Par un soir d’été de 1931, je m’y trouvais attablé en compagnie du célèbre metteur en scène américain, Cecil de Mill ; la conversation roulait sur ces étonnants contrastes moscovites, et, naturellement, sur le théâtre russe actuel.
— Votre théâtre, me dit de Mill, est certainement à l’heure qu’il est le plus intéressant qui soit, en Europe comme en Amérique. Vos acteurs et vos metteurs en scène sont sans contredit les premiers du monde. Mais...

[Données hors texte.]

===== src/rtsc_pkg.sv =====
// ----------------------------------------------------------------------------
// rtsc_pkg
// Shared types and constants of the resistive touch sample conditioner:
// register indexes and reset values, the queue entry and config bundles.
// ----------------------------------------------------------------------------
package rtsc_pkg;

	// field widths
	localparam int RAW_W   = 12;
	localparam int PRESS_W = 13;
	localparam int RUN_W   = 4;
	localparam int ORIENT_W = 3;
	localparam int CFG_IDX_W = 3;
	localparam int CFG_DATA_W = 13;
	localparam int PIX_X_W = 10;
	localparam int PIX_Y_W = 9;

	// panel geometry defaults
	localparam int PANEL_WIDTH_DEF  = 320;
	localparam int PANEL_HEIGHT_DEF = 240;

	// pressure offset: z1 - z2 + full scale
	localparam logic [PRESS_W-1:0] PRESS_OFS = 13'd4095;

	// register reset values
	localparam logic [PRESS_W-1:0]  Z_THR_RST   = 13'd350;
	localparam logic [RUN_W-1:0]    DEB_RST     = 4'd2;
	localparam logic [RAW_W-1:0]    CAL_MIN_RST = 12'd0;
	localparam logic [RAW_W-1:0]    CAL_MAX_RST = 12'hFFF;
	localparam logic [ORIENT_W-1:0] ORIENT_RST  = 3'd0;

	// register indexes
	localparam logic [CFG_IDX_W-1:0] REG_Z_THR   = 3'd0;
	localparam logic [CFG_IDX_W-1:0] REG_DEB     = 3'd1;
	localparam logic [CFG_IDX_W-1:0] REG_MIN_X   = 3'd2;
	localparam logic [CFG_IDX_W-1:0] REG_MAX_X   = 3'd3;
	localparam logic [CFG_IDX_W-1:0] REG_MIN_Y   = 3'd4;
	localparam logic [CFG_IDX_W-1:0] REG_MAX_Y   = 3'd5;
	localparam logic [CFG_IDX_W-1:0] REG_ORIENT  = 3'd6;

	// orientation flag bits
	localparam int OR_SWAP  = 0;
	localparam int OR_INV_X = 1;
	localparam int OR_INV_Y = 2;

	// front-to-back queue depth
	localparam int Q_DEPTH = 2;

	// what the back end does with a sample
	typedef enum logic [1:0] {
		ACT_HOLD = 2'd0,
		ACT_MAP  = 2'd1,
		ACT_UP   = 2'd2
	} act_t;

	typedef struct packed {
		act_t               act;
		logic [RAW_W-1:0]   ax;
		logic [RAW_W-1:0]   ay;
		logic [PRESS_W-1:0] pressure;
	} entry_t;

	typedef struct packed {
		logic [PRESS_W-1:0] z_threshold;
		logic [RUN_W-1:0]   debounce_count;
		logic               swap;
	} front_cfg_t;

	typedef struct packed {
		logic [RAW_W-1:0] cal_min_x;
		logic [RAW_W-1:0] cal_max_x;
		logic [RAW_W-1:0] cal_min_y;
		logic [RAW_W-1:0] cal_max_y;
		logic             inv_x;
		logic             inv_y;
	} back_cfg_t;

endpackage


===== src/rtsc_queue.sv =====
// ----------------------------------------------------------------------------
// rtsc_queue
// Short FIFO between the classifying front end and the mapping back end.
// ----------------------------------------------------------------------------
module rtsc_queue (
	input  logic            clk,
	input  logic            arst_n,
	input  logic            push,
	input  rtsc_pkg::entry_t push_data,
	output logic            full,
	input  logic            pop,
	output rtsc_pkg::entry_t pop_data,
	output logic            empty
);
	import rtsc_pkg::*;

	localparam int AW = (Q_DEPTH > 1) ? $clog2(Q_DEPTH) : 1;
	localparam int CW = $clog2(Q_DEPTH + 1);
	localparam logic [CW-1:0] CNT_FULL = CW'(Q_DEPTH);
	localparam logic [AW-1:0] PTR_LAST = AW'(Q_DEPTH - 1);

	entry_t          mem_q [Q_DEPTH];
	logic [AW-1:0]   wr_ptr_q;
	logic [AW-1:0]   rd_ptr_q;
	logic [CW-1:0]   cnt_q;
	logic            do_push;
	logic            do_pop;

	assign full     = (cnt_q == CNT_FULL);
	assign empty    = (cnt_q == '0);
	assign do_push  = push && !full;
	assign do_pop   = pop && !empty;
	assign pop_data = mem_q[rd_ptr_q];

	// storage
	always_ff @(posedge clk) begin
		if (do_push) begin
			mem_q[wr_ptr_q] <= push_data;
		end
	end

	// pointers and fill count
	always_ff @(posedge clk or negedge arst_n) begin
		if (!arst_n) begin
			wr_ptr_q <= '0;
			rd_ptr_q <= '0;
			cnt_q    <= '0;
		end else begin
			if (do_push) begin
				wr_ptr_q <= (wr_ptr_q == PTR_LAST) ? '0 : wr_ptr_q + 1'b1;
			end
			if (do_pop) begin
				rd_ptr_q <= (rd_ptr_q == PTR_LAST) ? '0 : rd_ptr_q + 1'b1;
			end
			if (do_push && !do_pop) begin
				cnt_q <= cnt_q + 1'b1;
			end else if (do_pop && !do_push) begin
				cnt_q <= cnt_q - 1'b1;
			end
		end
	end

endmodule


===== src/rtsc_front.sv =====
// ----------------------------------------------------------------------------
// rtsc_front
// Takes conversion beats, computes pressure and the hit test, runs the
// debounce counters and queues each sample with the action it calls for.
// ----------------------------------------------------------------------------
module rtsc_front (
	input  logic                      clk,
	input  logic                      arst_n,
	input  rtsc_pkg::front_cfg_t      cfg,
	input  logic                      in_valid,
	output logic                      in_ready,
	input  logic [rtsc_pkg::RAW_W-1:0] z1_raw,
	input  logic [rtsc_pkg::RAW_W-1:0] z2_raw,
	input  logic [rtsc_pkg::RAW_W-1:0] x_raw,
	input  logic [rtsc_pkg::RAW_W-1:0] y_raw,
	output logic                      q_push,
	output rtsc_pkg::entry_t          q_data,
	input  logic                      q_full
);
	import rtsc_pkg::*;

	logic [RUN_W-1:0]   down_run_q;
	logic [RUN_W-1:0]   up_run_q;
	logic [RUN_W-1:0]   need;
	logic [RUN_W-1:0]   down_nxt;
	logic [RUN_W-1:0]   up_nxt;
	logic [PRESS_W-1:0] pressure;
	logic               hit;
	logic               accept;

	assign in_ready = !q_full;
	assign accept   = in_valid && in_ready;

	// pressure and hit test
	assign pressure = {1'b0, z1_raw} + PRESS_OFS - {1'b0, z2_raw};
	assign hit      = (pressure > cfg.z_threshold) && (x_raw != '0) && (y_raw != '0);
	assign need     = (cfg.debounce_count == '0) ? RUN_W'(1) : cfg.debounce_count;

	// saturating run counters
	always_comb begin
		if (hit) begin
			up_nxt   = '0;
			down_nxt = (down_run_q < need) ? down_run_q + 1'b1 : down_run_q;
		end else begin
			down_nxt = '0;
			up_nxt   = (up_run_q < need) ? up_run_q + 1'b1 : up_run_q;
		end
	end

	// classify and build the queue entry
	always_comb begin
		q_data.pressure = pressure;
		if (cfg.swap) begin
			q_data.ax = y_raw;
			q_data.ay = x_raw;
		end else begin
			q_data.ax = x_raw;
			q_data.ay = y_raw;
		end
		if (down_nxt >= need) begin
			q_data.act = ACT_MAP;
		end else if (up_nxt >= need) begin
			q_data.act = ACT_UP;
		end else begin
			q_data.act = ACT_HOLD;
		end
	end

	assign q_push = accept;

	always_ff @(posedge clk or negedge arst_n) begin
		if (!arst_n) begin
			down_run_q <= '0;
			up_run_q   <= '0;
		end else if (accept) begin
			down_run_q <= down_nxt;
			up_run_q   <= up_nxt;
		end
	end

endmodule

Laissons pour le moment ce « mais » dans la coulisse de cet article. Si j’évoque en ce moment ma rencontre avec le metteur en scène américain en citant son opinion sur le théâtre russe, c’est pour éviter de me trouver dans la situation gênante de quelqu’un qui vante son propre bien. J’aurais d’ailleurs fort probablement pu citer avec non moins de succès n’importe lequel des lecteurs de cet article : quel est donc, parmi l’élite cultivée de l’Europe, celui qui ne connaît pas le théâtre russe, ne serait-ce que par ouï-dire, ou par la lecture d’articles enthousiastes à son sujet ?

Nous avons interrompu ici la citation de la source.